### TASK STATEMENT:
Show every line of the records below that contains the word "design".

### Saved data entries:
═══
**src/design/sec_consts.svh**
```systemverilog
// Register offsets, field positions, reset values and codes of the event capture block.
`ifndef SEC_CONSTS_SVH
`define SEC_CONSTS_SVH
`define SEC_ADDR_SYS_CAP_EN   7'h04
`define SEC_ADDR_SUMMARY      7'h60
`define SEC_ADDR_SYS_FLAGS    7'h61
`define SEC_ADDR_SUP_FLAGS    7'h62
`define SEC_ADDR_TRX_FLAGS    7'h63
`define SEC_ADDR_PIN_FLAGS    7'h64
`define SEC_MODE_SLEEP        3'h1
`define SEC_SYS_PO_BIT        4
`define SEC_SYS_OTW_BIT       2
`define SEC_SYS_SERIAL_FAILURE_FLAG_BIT      1
`define SEC_SYS_WDF_BIT       0
`define SEC_SYS_MASK          8'h17
`define SEC_SUP_SO_BIT        2
`define SEC_SUP_SU_BIT        1
`define SEC_SUP_CU_BIT        0
`define SEC_SUP_MASK_FULL     8'h07
`define SEC_SUP_MASK_BASIC    8'h01
`define SEC_TRX_SIL_BIT       4
`define SEC_TRX_FAULT_BIT     1
`define SEC_TRX_WAKE_BIT      0
`define SEC_TRX_MASK          8'h13
`define SEC_PIN_RISE_BIT      1
`define SEC_PIN_FALL_BIT      0
`define SEC_PIN_MASK          8'h03
`define SEC_CAP_EN_MASK       8'h06
`define SEC_CAP_EN_RESET      8'h00
`define SEC_FLAGS_RESET       8'h00
`define SEC_SUM_PIN_BIT       3
`define SEC_SUM_TRX_BIT       2
`define SEC_SUM_SUP_BIT       1
`define SEC_SUM_SYS_BIT       0
`endif

```
**src/design/sec_pkg.sv**
```systemverilog
// Types shared by the event capture block.
package sec_pkg;
  typedef enum logic [1:0] {
    SEC_V_NONE,
    SEC_V_SLEEP,
    SEC_V_RESET,
    SEC_V_SPIFAIL
  } sec_verdict_t;
endpackage

```
**src/design/sec_flag_if.sv**
```systemverilog
// Carrier between the event gate and one sticky flag register.
`timescale 1ns/1ns
`default_nettype none
interface sec_flag_if;
  logic [7:0] set_evt;
  logic [7:0] clr;
  logic [7:0] flags;
  modport owner (input set_evt, input clr, output flags);
  modport user (output set_evt, output clr, input flags);
endinterface
`default_nettype wire

```
**src/design/sec_event_gate.sv**
```systemverilog
// Event capture flags, summary, receive-pin alert and sleep entry gate.
// Overview of operation
// - No enabled wake source: refuse sleep, reset system
// - Sleep command with pending flag: go Reset
// - Sleep disabled: sleep command is serial failure
// - Sleep disable comes from nonvolatile configuration
// - Read-only summary at 0x60, bits 3:0
// - System bit 4: left Off mode
// - System bit 2: overtemperature warning
// - System bit 1 serial, bit 0 watchdog
// - Supply flags: sensor over, under, controller under
// - Transceiver bit 4: bus silence timeout
// - Transceiver bit 1: transceiver deactivated
// - Transceiver bit 0: bus wake while offline
// - Pin register: rising and falling edge flags
// - Capture enable 0x04: bits 2,1 writable
// - Write one clears, zero leaves unchanged
// - Flags set only when capture enabled, except power-on and watchdog
// - Receive output low on pending while offline and controller supply on
`timescale 1ns/1ns
`default_nettype none
`include "sec_consts.svh"
module sec_event_gate
  import sec_pkg::*;
#(
  parameter bit HAS_SENSOR_SUPPLY = 1'b1
) (
  input  wire logic       clk_sys,
  input  wire logic       reset,
  input  wire logic       reg_wr,
  input  wire logic       reg_rd,
  input  wire logic [6:0] reg_addr,
  input  wire logic [7:0] reg_wdata,
  output logic      [7:0] reg_rdata,
  input  wire logic       mode_wr,
  input  wire logic [2:0] operating_mode_field,
  input  wire logic       sleep_disable_config,
  input  wire logic       poweron_evt,
  input  wire logic       watchdog_fail_evt,
  input  wire logic       serial_fail_evt,
  input  wire logic       overheat_in,
  input  wire logic       controller_uv_in,
  input  wire logic       sensor_ov_in,
  input  wire logic       sensor_uv_in,
  input  wire logic       bus_silent_in,
  input  wire logic       trx_deactivated_in,
  input  wire logic       bus_wake_in,
  input  wire logic       wake_pin,
  input  wire logic       trx_offline,
  input  wire logic       controller_supply_on,
  input  wire logic [2:0] supply_capture_en,
  input  wire logic       bus_silence_capture_en,
  input  wire logic       trx_fault_capture_en,
  input  wire logic       bus_wake_capture_en,
  input  wire logic       pin_rise_capture_en,
  input  wire logic       pin_fall_capture_en,
  output logic            sleep_enter,
  output logic            reset_enter,
  output logic            rxd
);
  // Analog detector outputs and the wake pin arrive without regard to clk_sys.
  logic [7:0] sync1_q;
  logic [7:0] sync2_q;
  logic       pin_prev_q;
  logic [7:0] cap_en_q;
  logic [7:0] rdata_q;
  logic       sleep_q;
  logic       rst_q;
  logic       rxd_q;
  logic       cmd_serial_failure_flag;
  logic       any_pending;
  logic       wake_src_on;
  logic [7:0] summary;
  logic [7:0] sup_mask;
  logic [7:0] sys_set;
  logic [7:0] sup_set;
  logic [7:0] trx_set;
  logic [7:0] pin_set;
  logic       pin_now;
  sec_verdict_t verdict;

  sec_flag_if sys_if ();
  sec_flag_if sup_if ();
  sec_flag_if trx_if ();
  sec_flag_if pin_if ();

  sec_flag_reg u_sys (.clk_sys(clk_sys), .reset(reset), .fl(sys_if));
  sec_flag_reg u_sup (.clk_sys(clk_sys), .reset(reset), .fl(sup_if));
  sec_flag_reg u_trx (.clk_sys(clk_sys), .reset(reset), .fl(trx_if));
  sec_flag_reg u_pin (.clk_sys(clk_sys), .reset(reset), .fl(pin_if));

  always_ff @(posedge clk_sys) begin
    if (reset) begin
      sync1_q <= 8'h00;
      sync2_q <= 8'h00;
    end else begin
      sync1_q <= {wake_pin, bus_wake_in, trx_deactivated_in, bus_silent_in,
                  sensor_ov_in, sensor_uv_in, controller_uv_in, overheat_in};
      sync2_q <= sync1_q;
    end
  end

  assign pin_now = sync2_q[7];

  always_ff @(posedge clk_sys) begin
    if (reset) begin
      pin_prev_q <= 1'b0;
    end else begin
      pin_prev_q <= pin_now;
    end
  end

  // Capture enable register: only the two defined bits ever hold a one.
  always_ff @(posedge clk_sys) begin
    if (reset) begin
      cap_en_q <= `SEC_CAP_EN_RESET;
    end else if (reg_wr && reg_addr == `SEC_ADDR_SYS_CAP_EN) begin
      cap_en_q <= reg_wdata & `SEC_CAP_EN_MASK;
    end
  end

  assign sup_mask = HAS_SENSOR_SUPPLY ? `SEC_SUP_MASK_FULL : `SEC_SUP_MASK_BASIC;

  // Sleep verdict, in order of precedence: disabled, no wake source, pending.
  assign wake_src_on = bus_wake_capture_en | pin_rise_capture_en | pin_fall_capture_en;
  assign any_pending = |summary[3:0];

  always_comb begin
    verdict = SEC_V_NONE;
    if (mode_wr && operating_mode_field == `SEC_MODE_SLEEP) begin
      if (sleep_disable_config) begin
        verdict = SEC_V_SPIFAIL;
      end else if (!wake_src_on) begin
        verdict = SEC_V_RESET;
      end else if (any_pending) begin
        verdict = SEC_V_RESET;
      end else begin
        verdict = SEC_V_SLEEP;
      end
    end
  end

  assign cmd_serial_failure_flag = (verdict == SEC_V_SPIFAIL);

  // Event sets, each gated by its capture enable; power-on and watchdog always.
  always_comb begin
    sys_set = 8'h00;
    sys_set[`SEC_SYS_PO_BIT]   = poweron_evt;
    sys_set[`SEC_SYS_OTW_BIT]  = sync2_q[0] & cap_en_q[`SEC_SYS_OTW_BIT];
    sys_set[`SEC_SYS_SERIAL_FAILURE_FLAG_BIT] = (serial_fail_evt | cmd_serial_failure_flag)
                                 & cap_en_q[`SEC_SYS_SERIAL_FAILURE_FLAG_BIT];
    sys_set[`SEC_SYS_WDF_BIT]  = watchdog_fail_evt;
  end

  always_comb begin
    sup_set = 8'h00;
    sup_set[`SEC_SUP_CU_BIT] = sync2_q[1] & supply_capture_en[0];
    sup_set[`SEC_SUP_SU_BIT] = sync2_q[2] & supply_capture_en[1];
    sup_set[`SEC_SUP_SO_BIT] = sync2_q[3] & supply_capture_en[2];
    sup_set = sup_set & sup_mask;
  end

  always_comb begin
    trx_set = 8'h00;
    trx_set[`SEC_TRX_SIL_BIT]   = sync2_q[4] & bus_silence_capture_en;
    trx_set[`SEC_TRX_FAULT_BIT] = sync2_q[5] & trx_fault_capture_en;
    trx_set[`SEC_TRX_WAKE_BIT]  = sync2_q[6] & trx_offline & bus_wake_capture_en;
  end

  always_comb begin
    pin_set = 8'h00;
    pin_set[`SEC_PIN_RISE_BIT] = pin_now & ~pin_prev_q & pin_rise_capture_en;
    pin_set[`SEC_PIN_FALL_BIT] = ~pin_now & pin_prev_q & pin_fall_capture_en;
  end

  assign sys_if.set_evt = sys_set;
  assign sup_if.set_evt = sup_set;
  assign trx_if.set_evt = trx_set;
  assign pin_if.set_evt = pin_set;

  // Clears reach only the defined bits of the addressed register.
  assign sys_if.clr = (reg_wr && reg_addr == `SEC_ADDR_SYS_FLAGS)
                      ? (reg_wdata & `SEC_SYS_MASK) : 8'h00;
  assign sup_if.clr = (reg_wr && reg_addr == `SEC_ADDR_SUP_FLAGS)
                      ? (reg_wdata & sup_mask) : 8'h00;
  assign trx_if.clr = (reg_wr && reg_addr == `SEC_ADDR_TRX_FLAGS)
                      ? (reg_wdata & `SEC_TRX_MASK) : 8'h00;
  assign pin_if.clr = (reg_wr && reg_addr == `SEC_ADDR_PIN_FLAGS)
                      ? (reg_wdata & `SEC_PIN_MASK) : 8'h00;

  always_comb begin
    summary = 8'h00;
    summary[`SEC_SUM_SYS_BIT] = |(sys_if.flags & `SEC_SYS_MASK);
    summary[`SEC_SUM_SUP_BIT] = |(sup_if.flags & sup_mask);
    summary[`SEC_SUM_TRX_BIT] = |(trx_if.flags & `SEC_TRX_MASK);
    summary[`SEC_SUM_PIN_BIT] = |(pin_if.flags & `SEC_PIN_MASK);
  end

  // Read data is registered; writes to the summary are ignored.
  always_ff @(posedge clk_sys) begin
    if (reset) begin
      rdata_q <= 8'h00;
    end else if (reg_rd) begin
      case (reg_addr)
        `SEC_ADDR_SYS_CAP_EN: rdata_q <= cap_en_q;
        `SEC_ADDR_SUMMARY:    rdata_q <= summary;
        `SEC_ADDR_SYS_FLAGS:  rdata_q <= sys_if.flags & `SEC_SYS_MASK;
        `SEC_ADDR_SUP_FLAGS:  rdata_q <= sup_if.flags & sup_mask;
        `SEC_ADDR_TRX_FLAGS:  rdata_q <= trx_if.flags & `SEC_TRX_MASK;
        `SEC_ADDR_PIN_FLAGS:  rdata_q <= pin_if.flags & `SEC_PIN_MASK;
        default:              rdata_q <= 8'h00;
      endcase
    end
  end

  always_ff @(posedge clk_sys) begin
    if (reset) begin
      sleep_q <= 1'b0;
      rst_q   <= 1'b0;
    end else begin
      sleep_q <= (verdict == SEC_V_SLEEP);
      rst_q   <= (verdict == SEC_V_RESET);
    end
  end

  // The alert only works while the controller is powered to see it.
  always_ff @(posedge clk_sys) begin
    if (reset) begin
      rxd_q <= 1'b1;
    end else begin
      rxd_q <= ~(trx_offline & controller_supply_on & any_pending);
    end
  end

  assign reg_rdata   = rdata_q;
  assign sleep_enter = sleep_q;
  assign reset_enter = rst_q;
  assign rxd         = rxd_q;

  logic sleep_cmd;
  assign sleep_cmd = mode_wr && operating_mode_field == `SEC_MODE_SLEEP;

  AST_NO_WAKE_SRC: assert property (@(posedge clk_sys) disable iff (reset)
    sleep_cmd && !sleep_disable_config && !wake_src_on |=> reset_enter && !sleep_enter)
    else $error("sleep taken with no wake source enabled");

  AST_PENDING_RESET: assert property (@(posedge clk_sys) disable iff (reset)
    sleep_cmd && !sleep_disable_config && any_pending |=> reset_enter && !sleep_enter)
    else $error("sleep taken while an event was pending");

  AST_SLEEP_DISABLED: assert property (@(posedge clk_sys) disable iff (reset)
    sleep_cmd && sleep_disable_config && cap_en_q[1] |=> !sleep_enter && !reset_enter
      && sys_if.flags[`SEC_SYS_SERIAL_FAILURE_FLAG_BIT])
    else $error("disabled sleep not turned into serial failure");

  AST_SLEEP_ONLY_CLEAN: assert property (@(posedge clk_sys) disable iff (reset)
    sleep_enter |-> $past(!sleep_disable_config && wake_src_on && !any_pending && sleep_cmd))
    else $error("sleep entered without all conditions met");

  AST_SUMMARY_RD: assert property (@(posedge clk_sys) disable iff (reset)
    reg_rd && reg_addr == `SEC_ADDR_SUMMARY |=> reg_rdata[7:4] == 4'h0
      && reg_rdata[3:0] == $past(summary[3:0]))
    else $error("summary read wrong");

  AST_POWERON: assert property (@(posedge clk_sys) disable iff (reset)
    poweron_evt |=> sys_if.flags[`SEC_SYS_PO_BIT] && summary[`SEC_SUM_SYS_BIT])
    else $error("power-on flag not set");

  AST_OVERHEAT: assert property (@(posedge clk_sys) disable iff (reset)
    overheat_in && cap_en_q[`SEC_SYS_OTW_BIT] ##1 cap_en_q[`SEC_SYS_OTW_BIT] && overheat_in
      ##1 cap_en_q[`SEC_SYS_OTW_BIT] |=> sys_if.flags[`SEC_SYS_OTW_BIT])
    else $error("overheat warning not captured within three cycles");

  AST_WATCHDOG: assert property (@(posedge clk_sys) disable iff (reset)
    watchdog_fail_evt |=> sys_if.flags[`SEC_SYS_WDF_BIT])
    else $error("watchdog failure not captured");

  AST_OFFLINE_WAKE: assert property (@(posedge clk_sys) disable iff (reset)
    !$past(trx_if.flags[0]) && trx_if.flags[0] |-> $past(trx_offline && bus_wake_capture_en))
    else $error("bus wake captured while online or disabled");

  AST_PIN_EDGE: assert property (@(posedge clk_sys) disable iff (reset)
    !pin_rise_capture_en && !pin_if.flags[1] |=> !pin_if.flags[1])
    else $error("rising edge flag set with capture disabled");

  AST_ZERO_KEEPS: assert property (@(posedge clk_sys) disable iff (reset)
    reg_wr && reg_addr == `SEC_ADDR_SYS_FLAGS && !reg_wdata[0] && sys_if.flags[0]
      |=> sys_if.flags[0])
    else $error("writing zero cleared a flag");

  AST_ONE_CLEARS: assert property (@(posedge clk_sys) disable iff (reset)
    reg_wr && reg_addr == `SEC_ADDR_PIN_FLAGS && reg_wdata[1] && !pin_set[1]
      |=> !pin_if.flags[1])
    else $error("writing one did not clear a flag");

  AST_DISABLED_OTW: assert property (@(posedge clk_sys) disable iff (reset)
    !cap_en_q[`SEC_SYS_OTW_BIT] && !sys_if.flags[2] |=> !sys_if.flags[2])
    else $error("overheat flag set with capture disabled");

  AST_RXD_ALERT: assert property (@(posedge clk_sys) disable iff (reset)
    trx_offline && controller_supply_on && any_pending |=> !rxd)
    else $error("receive output not pulled low on pending event");

  AST_STICKY: assert property (@(posedge clk_sys) disable iff (reset)
    trx_if.flags[4] && !(reg_wr && reg_addr == `SEC_ADDR_TRX_FLAGS) |=> trx_if.flags[4])
    else $error("silence flag dropped without a clear");

  AST_SERIAL_FAIL: assert property (@(posedge clk_sys) disable iff (reset)
    serial_fail_evt && cap_en_q[`SEC_SYS_SERIAL_FAILURE_FLAG_BIT] |=> sys_if.flags[`SEC_SYS_SERIAL_FAILURE_FLAG_BIT])
    else $error("serial failure not captured");

  AST_SUPPLY_RSVD: assert property (@(posedge clk_sys) disable iff (reset)
    reg_rd && reg_addr == `SEC_ADDR_SUP_FLAGS |=> (reg_rdata & ~sup_mask) == 8'h00)
    else $error("reserved supply bit read as one");

  AST_SILENCE: assert property (@(posedge clk_sys) disable iff (reset)
    bus_silence_capture_en && sync2_q[4] |=> trx_if.flags[`SEC_TRX_SIL_BIT])
    else $error("bus silence not captured");

  AST_TRX_FAULT: assert property (@(posedge clk_sys) disable iff (reset)
    trx_fault_capture_en && sync2_q[5] |=> trx_if.flags[`SEC_TRX_FAULT_BIT])
    else $error("transceiver deactivation not captured");

  AST_PIN_FALL: assert property (@(posedge clk_sys) disable iff (reset)
    !pin_fall_capture_en && !pin_if.flags[`SEC_PIN_FALL_BIT]
      |=> !pin_if.flags[`SEC_PIN_FALL_BIT])
    else $error("falling edge flag set with capture disabled");

  AST_CAP_EN_RSVD: assert property (@(posedge clk_sys) disable iff (reset)
    reg_rd && reg_addr == `SEC_ADDR_SYS_CAP_EN |=> (reg_rdata & ~`SEC_CAP_EN_MASK) == 8'h00)
    else $error("reserved capture enable bit read as one");

  AST_RXD_IDLE: assert property (@(posedge clk_sys) disable iff (reset)
    !trx_offline |=> rxd)
    else $error("receive output low while transceiver online");

  AST_SUMMARY_OR: assert property (@(posedge clk_sys) disable iff (reset)
    summary[`SEC_SUM_PIN_BIT] == (pin_if.flags[1] || pin_if.flags[0])
      && summary[`SEC_SUM_TRX_BIT] == (trx_if.flags[4] || trx_if.flags[1] || trx_if.flags[0]))
    else $error("summary bit differs from its flags");

  COV_SLEEP: cover property (@(posedge clk_sys) disable iff (reset) sleep_enter);
  COV_RESET_PENDING: cover property (@(posedge clk_sys) disable iff (reset)
    sleep_cmd && any_pending ##1 reset_enter);
  COV_SERIAL_FAILURE_FLAG_CMD: cover property (@(posedge clk_sys) disable iff (reset) cmd_serial_failure_flag);
  COV_RXD_LOW: cover property (@(posedge clk_sys) disable iff (reset) $fell(rxd));
  COV_NO_WAKE: cover property (@(posedge clk_sys) disable iff (reset)
    sleep_cmd && !wake_src_on ##1 reset_enter);
endmodule
`default_nettype wire

```
**src/design/sec_flag_reg.sv**
```systemverilog
// One register of sticky event flags, cleared by writing one.
`timescale 1ns/1ns
`default_nettype none
`include "sec_consts.svh"
module sec_flag_reg (
  input  wire logic clk_sys,
  input  wire logic reset,
  sec_flag_if.owner fl
);
  logic [7:0] flags_q;

  // A set in the clearing cycle wins, so no event is lost to a late clear.
  always_ff @(posedge clk_sys) begin
    if (reset) begin
      flags_q <= `SEC_FLAGS_RESET;
    end else begin
      flags_q <= (flags_q & ~fl.clr) | fl.set_evt;
    end
  end

  assign fl.flags = flags_q;
endmodule
`default_nettype wire

```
═══
### OUTPUT OF THE EXERCISE:
**src/design/sec_consts.svh**
**src/design/sec_pkg.sv**
**src/design/sec_flag_if.sv**
**src/design/sec_event_gate.sv**
**src/design/sec_flag_reg.sv**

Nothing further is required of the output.